The Obama administration must disassociate the United States from the damaging elements of the Bush legacy on democracy promotion without embracing an overly pessimistic view of democratic decline.
The perception that the Bush administration pushed democracy too hard and a sobering global political landscape create pressure to pull back on democracy promotion. But it is crucial that the new administration not overreact to these pressures and step back too far just at the moment when President Obama's election, which showcased American democracy at its most appealing, has captured the global imagination.
Carnegie's Thomas Carothers discussed the challenges ahead for democracy promotion with Tom Malinowski of Human Rights Watch and Robert Kagan. With a new framework for democracy promotion that builds on President Obama's bipartisan instincts and measured tone and acknowledges that democratic expansion is fundamentally in the U.S. interest, the new administration can return U.S. democracy promotion to a respected and productive footing- Carnegie Endowment for International Peace
Bio
Thomas Carothers
Thomas Carothers is the vice president for studies-international politics and governance at the Carnegie Endowment for International Peace. In this capacity, he oversees the Democracy and Rule of Law Project, which he founded, and the Middle East Program.
Carothers is a leading authority on democracy promotion and democratization worldwide, as well as an expert on U.S. foreign policy generally. He is the founder and director of the Democracy and Rule of Law Project, which analyzes the state of democracy in the world and the efforts by the United States and other countries to promote democracy.
In addition, he has broad experience in matters dealing with human rights, international law, foreign aid, rule of law, and civil society development.
Robert Kagan
Robert Kagan is a senior associate at the Carnegie Endowment. He served in the State Department from 1984 to 1988 as a member of the Policy Planning Staff, as principal speechwriter for Secretary of State George P. Shultz, and as deputy for policy in the Bureau of Inter-American Affairs.
Tom Malinowski
Tom Malinowski, Washington advocacy director for Human Rights Watch and an expert in United States foreign policy, is responsible for the organization's overall advocacy efforts with the US government.
He frequently appears as a radio, television, and op-ed commentator on US human rights policy. Before joining Human Rights Watch, Malinowski was special assistant to President Bill Clinton and senior director for foreign policy speechwriting at the National Security Council. Before working in the White House, he was a speechwriter for Secretaries of State Christopher and Albright and a member of the State Department's policy planning staff.

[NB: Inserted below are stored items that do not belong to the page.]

==> config.mk <==
export PLATFORM = sky130hd
export DESIGN_NAME = spom_ctl
export DESIGN_NICKNAME = d
export VERILOG_FILES = /design/src/design/spom_pkg.sv /design/src/design/spom_ctl.sv
export SDC_FILE = /design/constraint.sdc
export NUM_CORES = 1
export LEC_CHECK = 0
export ABC_AREA = 1
export BUFFER_PORTS_ARGS = -buffer_cell sky130_fd_sc_hd__buf_4
export CAP_MARGIN = 20
export CORE_MARGIN = 2
export CORE_UTILIZATION = 35
export CTS_CLUSTER_SIZE = 8
export DETAILED_ROUTE_END_ITERATION = 8
export GPL_TIMING_DRIVEN = 0
export PLACE_DENSITY = 0.63
export REMOVE_ABC_BUFFERS = 1
export SYNTH_ARGS = -nofsm -noshare
export SYNTH_HDL_FRONTEND = slang
export SYNTH_SLANG_ARGS = --single-unit
==> constraint.sdc <==
create_clock -name clk -period 2.4 [get_ports clk]
set_input_delay 0.48 -clock clk [delete_from_list [all_inputs] [get_ports clk]]
set_output_delay 0.48 -clock clk [all_outputs]
set_load 0.03 [all_outputs]
==> src/design/spom_pkg.sv <==
// ----------------------------------------------------------------------------
// spom_pkg
// Shared types, codes and constants of the scan point occupancy merge.
// ----------------------------------------------------------------------------
package spom_pkg;

	localparam int FRAME_CELLS_DEF  = 1024;
	localparam int HEIGHT_CELLS_DEF = 1024;

	localparam int CFG_IDX_W  = 3;
	localparam int CFG_DATA_W = 13;

	localparam logic [CFG_IDX_W-1:0] CFG_FRAMES_PER_REV = 3'd0;
	localparam logic [CFG_IDX_W-1:0] CFG_FRAME_OFFSET   = 3'd1;
	localparam logic [CFG_IDX_W-1:0] CFG_MAX_Y          = 3'd2;
	localparam logic [CFG_IDX_W-1:0] CFG_COLOR_MODE     = 3'd3;
	localparam logic [CFG_IDX_W-1:0] CFG_BOTH_LASERS    = 3'd4;

	localparam logic [1:0] REQ_CLEAR = 2'd0;
	localparam logic [1:0] REQ_RIGHT = 2'd1;
	localparam logic [1:0] REQ_LEFT  = 2'd2;
	localparam logic [1:0] REQ_NONE  = 2'd3;

	localparam logic [7:0] COLOR_FULL = 8'd255;
	localparam logic [7:0] COLOR_GRAY = 8'd175;
	localparam logic [7:0] COLOR_NONE = 8'd0;

	typedef struct packed {
		logic [1:0]  req_type;
		logic [12:0] frame;
		logic [15:0] y_q4;
		logic [19:0] point_id;
		logic [7:0]  red_in;
		logic [7:0]  green_in;
		logic [7:0]  blue_in;
	} pt_t;

	typedef struct packed {
		logic [19:0] point_id_out;
		logic        from_left;
		logic [13:0] pseudo_frame;
		logic [7:0]  red_out;
		logic [7:0]  green_out;
		logic [7:0]  blue_out;
		logic        culled;
	} res_t;

	typedef struct packed {
		logic load;
		logic decode;
		logic mul;
		logic div_start;
		logic mem_read;
		logic check;
		logic clear;
		logic emit;
	} ctl_cmd_t;

	typedef struct packed {
		logic [1:0] req;
		logic       both;
		logic       div_busy;
		logic       keep;
	} dp_stat_t;

endpackage

==> src/design/spom_ctl.sv <==
// ----------------------------------------------------------------------------
// spom_ctl
// Controller: sequences each two-laser point through decode, scaling, division,
// grid access and result hand-off, and sweeps the grid on reset and on clear.
// ----------------------------------------------------------------------------
module spom_ctl #(
	parameter int FRAME_CELLS = spom_pkg::FRAME_CELLS_DEF
) (
	input  logic                            clk,
	input  logic                            arst_n,
	input  logic                            in_valid,
	output logic                            in_ready,
	output logic                            out_valid,
	input  logic                            out_ready,
	input  spom_pkg::dp_stat_t              stat,
	output spom_pkg::ctl_cmd_t              cmd,
	output logic [$clog2(FRAME_CELLS)-1:0]  clr_addr
);

	localparam int FB = $clog2(FRAME_CELLS);
	localparam logic [FB-1:0] CLR_LAST = FB'(FRAME_CELLS - 1);

	localparam logic [2:0] ST_IDLE   = 3'd0;
	localparam logic [2:0] ST_DECODE = 3'd1;
	localparam logic [2:0] ST_MUL    = 3'd2;
	localparam logic [2:0] ST_START  = 3'd3;
	localparam logic [2:0] ST_DIV    = 3'd4;
	localparam logic [2:0] ST_READ   = 3'd5;
	localparam logic [2:0] ST_CHECK  = 3'd6;
	localparam logic [2:0] ST_CLEAR  = 3'd7;

	logic [2:0]    state_q;
	logic [2:0]    state_d;
	logic [FB-1:0] clr_q;
	logic          emit_pend_q;
	logic          out_vld_q;
	logic          slot_free;

	assign slot_free = !out_vld_q || out_ready;

	always_comb begin
		cmd           = '0;
		cmd.load      = (state_q == ST_IDLE) && !emit_pend_q && in_valid;
		cmd.decode    = state_q == ST_DECODE;
		cmd.mul       = state_q == ST_MUL;
		cmd.div_start = state_q == ST_START;
		cmd.mem_read  = (state_q == ST_DIV) && !stat.div_busy;
		cmd.check     = state_q == ST_CHECK;
		cmd.clear     = state_q == ST_CLEAR;
		cmd.emit      = (state_q == ST_IDLE) && emit_pend_q && slot_free;
	end

	always_comb begin
		state_d = state_q;
		unique case (state_q)
			ST_IDLE: begin
				if (cmd.load) begin
					state_d = ST_DECODE;
				end
			end
			ST_DECODE: begin
				unique case (stat.req)
					spom_pkg::REQ_CLEAR: state_d = ST_CLEAR;
					spom_pkg::REQ_NONE:  state_d = ST_IDLE;
					default:             state_d = stat.both ? ST_MUL : ST_IDLE;
				endcase
			end
			ST_MUL:   state_d = ST_START;
			ST_START: state_d = ST_DIV;
			ST_DIV: begin
				if (!stat.div_busy) begin
					state_d = ST_READ;
				end
			end
			ST_READ:  state_d = ST_CHECK;
			ST_CHECK: state_d = ST_IDLE;
			ST_CLEAR: begin
				if (clr_q == CLR_LAST) begin
					state_d = ST_IDLE;
				end
			end
			default: state_d = ST_IDLE;
		endcase
	end

	always_ff @(posedge clk or negedge arst_n) begin
		if (!arst_n) begin
			state_q     <= ST_CLEAR;
			clr_q       <= '0;
			emit_pend_q <= 1'b0;
			out_vld_q   <= 1'b0;
		end else begin
			state_q <= state_d;
			if (state_q == ST_CLEAR) begin
				clr_q <= (clr_q == CLR_LAST) ? '0 : clr_q + FB'(1);
			end
			if (state_q == ST_DECODE && !stat.both &&
				(stat.req == spom_pkg::REQ_RIGHT || stat.req == spom_pkg::REQ_LEFT)) begin
				emit_pend_q <= 1'b1;
			end else if (state_q == ST_CHECK && stat.keep) begin
				emit_pend_q <= 1'b1;
			end else if (cmd.emit) begin
				emit_pend_q <= 1'b0;
			end
			if (cmd.emit) begin
				out_vld_q <= 1'b1;
			end else if (out_ready) begin
				out_vld_q <= 1'b0;
			end
		end
	end

	assign in_ready  = (state_q == ST_IDLE) && !emit_pend_q;
	assign out_valid = out_vld_q;
	assign clr_addr  = clr_q;

`ifndef SYNTHESIS
	a_load_decode: assert property (@(posedge clk) disable iff (!arst_n)
		cmd.load |=> state_q == ST_DECODE)
		else $error("accepted item did not move to decode");
	a_div_busy: assert property (@(posedge clk) disable iff (!arst_n)
		cmd.div_start |=> stat.div_busy)
		else $error("dividers not busy after start");
	a_emit_valid: assert property (@(posedge clk) disable iff (!arst_n)
		cmd.emit |=> out_vld_q && !emit_pend_q)
		else $error("emitted item not presented");
	a_no_overwrite: assert property (@(posedge clk) disable iff (!arst_n)
		(out_vld_q && !out_ready) |=> $stable(out_vld_q) && !$past(cmd.emit))
		else $error("held result overwritten");
`endif

endmodule

==> impl_metrics.csv <==
group,metric,value,unit
layout,area_growth,27.1,%
route,drtPass1Iterations,4,
clocking,htreeDepth,1,
power_and_ir_drop,finalPower,0.00120,W
worst_setup_path,path_common_cell,"inv_1",
worst_hold_path,hold_class,"primary input to asynchronous set/reset pin",
yosys,synth_edf_count,0,
route,vias,929,
worst_setup_path,start_kind,"flip-flop",
yosys,ys_ff_latch,15,
route,wirelength_met1,892,microns
sta,fmax,498,MHz
clocking,clk-insertion-delay-late,0.29,ns
clocking,clkTransAtPathRegs,0.09,ns
clocking,cts_resized,0,
power_and_ir_drop,ir_worst_vdd,0.617,mV
clocking,cts_setup_buffers,0,
status,status,"finished clean",
global_route,overflow,0,
worst_setup_path,crit_slowest_cell,"dfstp_2",
sta,finClkSkew,0.000987,ns
layout,nFillCells,283,
yosys,synth_flop_cell,"dfrtp_1",
place,portBuffers,28,
clocking,hold_buffers,0,
worst_setup_path,path_cells,"inv_1 > nand2_2 > inv_2 > nand3b_1 > inv_1 > buf_4",
route,routed_wl,2030,microns
power_and_ir_drop,p_per_area,955,nW/um^2
sta,setup_violations,0,
sta,slew_headroom,80.8,%
route,drcViolationCount,0,
floorplan,ios,29,
worst_setup_path,worstPathMaxFanout,10,
sta,fin_tns_setup,0,ns
worst_setup_path,critPathCaptureType,"output port",
floorplan,die-area,3270,sq um
floorplan,die_w,57.2,microns
place,routabilityCongestion,0.747,
layout,layout.cells.non_filler,198,
layout,layout-drive-gt1-share,28.7,%
route,wl_met2,973,microns
route,drtIter0Drc,19,
global_route,grt_max_degree,16,
yosys,synth_top_area_cell,"dfrtp_1",
global_route,grt_first_pass_wirelength,3370,microns
route,wl_met3,125,microns
floorplan,coreArea,2730,sq um
yosys,ys_warn_count,0,
route,top_layer,"met4",
worst_setup_path,critical_path_buf_inv_count,4,
floorplan,die_h,57.2,microns
worst_setup_path,crit_family,"flip-flops",
layout,n_antenna_cell,0,
global_route,grt_usage,13.3,%
sta,slew_violations,0,
yosys,yosysSeqAreaShare,38.3,%
yosys,netlist.area_leader.share,30.3,%
global_route,antenna_found_initial,0,
sta,period_minus_slack,2.01,ns
place,dpl.cell_count,194,
global_route,grt_pass1_vias,831,
sta,tightest_slew,0.288,ns
layout,num-nets-final,180,
yosys,synthTopCellsByCount,"36 x nand2_1, 22 x inv_1, 13 x nor2_1, 12 x dfrtp_1, 10 x nand3_1",
sta,timing.final.crit_share,83.6,%
sta,final_hold_viol_count,0,
route,antenna_left,0,
yosys,avgSynthCellArea,7.29,sq um
clocking,clock-sinks,15,
clocking,cts_buffers,3,
worst_setup_path,arrival,1.53,ns
worst_setup_path,crit_required,1.92,ns
clocking,cts_tree,"built",
clocking,root_buffer,"clkbuf_4",
worst_setup_path,max_stage_delay,0.66,ns
job,max_cap_viol_count,0,
sta,timing.hold.ws,0.0202,ns
yosys,synth.area.top_cells,"dfrtp_1 30%, nand2_1 14%, inv_1 8.3%, dfstp_2 8.0%, nand3_1 5.1%",
floorplan,initial_core_util,36.2,%
place,dp_hpwl,1580,microns
yosys,synth_area,991,sq um
worst_setup_path,path_class,"flip-flop to output port",
yosys,syn_inst,136,
route,vias_per_cell,4.69,
yosys,ys_types,26,
clocking,clockBufferDepth,2,
yosys,synth.most_common_cell,"nand2_1",
yosys,async_flop_share,100,%
power_and_ir_drop,power_leakage,0.671,nW
sta,rsz0062_at_grt,"no",
route,wire_per_inst,10.2,microns
floorplan,rows,19,
-- per-stage QoR --
step,utilization [%],instance area [sq um],worst slack (ns)
2_1_floorplan,-,983,0.554
3_3_place_gp,45.1,1230,0.725
3_5_place_dp,45.1,1230,0.723
4_1_cts,46.1,1260,0.381
5_1_grt,46.1,1260,0.318
6_report,46.1,1260,0.393
-- logic make-up (layout without fill, tap and decap cells) --
logic type / after synthesis / count (layout) / synth area share, %
and+or+nand+nor: 74 / 74 / 36.2
buffers and inverters: 26 / 57 / 10.7
AOI/OAI and AO/OA: 15 / 15 / 8.33
DFF: 15 / 15 / 38.3
adders and majority gates: 3 / 3 / 3.79
xor gates and xnor gates: 3 / 3 / 2.65
-- cell usage in the layout (no fill, tap or decap), types with 3 or more instances in the layout --
master,netlist,final
buf_4,1,28
nand3_1,10,10
nand2_1,36,36
dfrtp_1,12,12
nor2_2,4,4
dfstp_2,3,3
o21ai_0,4,4
nor2_1,13,13
clkbuf_4,0,3
a21oi_1,5,5
inv_1,22,22
ha_1,3,3
-- flip-flops by register name, summed over array words and instances, names as in the netlist --
register     flops
emit_pend_q      1
out_valid        1
state_q          3
clr_addr        10
-- routing by layer --
metal,GRT usage (%),up-vias
met2,22.7,27
met1,15.5,409
met5,0,-
met4,6.98,0
met3,2.95,4
li1,-,489
-- power by group --
group | leakage (nW) | total (W) | switching (W) | internal, W
Clock | 0.0177 | 0.000151 | 0.0000889 | 0.0000621
Sequential | 0.193 | 0.000446 | 0.000110 | 0.000336
Combinational | 0.460 | 0.000606 | 0.000381 | 0.000225
Total | 0.671 | 0.00120 | 0.000580 | 0.000623
-- area by class of cell --
type	count	area, sq um	area share (%)
inverters	25	98.8	7.85
multi-input cells	95	505	40.1
clock buffers	3	22.5	1.79
well taps	31	38.8	3.08
repair buffers	28	210	16.7
flip-flops and latches	15	379	30.1
clock inverters	1	5.00	0.397
-- path summary, 6_finish.rpt --
check	startpoint	to	slack (ns)	depth (start not counted)
setup / recovery	state_q[2]	cmd[0]	0.39	6
hold / removal	arst_n	clr_addr[2]	0.02	1
setup reg to reg	clr_addr[0]	clr_addr[6]	0.96	6
hold reg to reg	clr_addr[1]	clr_addr[1]	0.55	2
max in group asynchronous	arst_n	state_q[2]	2.13	1
min in group clk	out_ready	out_valid	0.36	2
(Power assumes the default switching activity.)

Malinowski holds degrees in political science from the University of California, Berkeley and Oxford University.
Jessica Mathews
Jessica Tuchman Mathews was appointed president of the Endowment in 1997. Her career includes posts in the executive and legislative branches of government, in management and research in the nonprofit arena, and in journalism.
She was a senior fellow at the Council on Foreign Relations from 1993 to 1997 and served as director of the Council's Washington program. While there, she published her seminal 1997 Foreign Affairs article, "Power Shift," chosen by the editors as one of the most influential in the journal's seventy-five years.
From 1982 to 1993, she was founding vice president and director of research of the World Resources Institute, an internationally known center for policy research on environmental and natural-resource management issues.
She served on the editorial board of the Washington Post from 1980 to 1982, covering energy, environment, science, technology, arms control, health, and other issues. Later, she became a weekly columnist for the Washington Post, writing a column that appeared nationwide and in the International Herald Tribune.
From 1977 to 1979, she was director of the Office of Global Issues of the National Security Council, covering nuclear proliferation, conventional arms sales policy, chemical and biological warfare, and human rights. In 1993, she returned to government as deputy to the Undersecretary of State for Global Affairs.
Mathews is a director of Somalogic Inc. and a trustee of the Rockefeller Foundation, the Century Foundation, and the Nuclear Threat Initiative. She is also a member of the Council on Foreign Relations, the American Philosophical Society, and the Trilateral Commission.
She has previously served on the boards of the Brookings Institution, Radcliffe College, the Rockefeller Brothers Fund, the Surface Transportation Policy Project, and the Joyce Foundation, among others.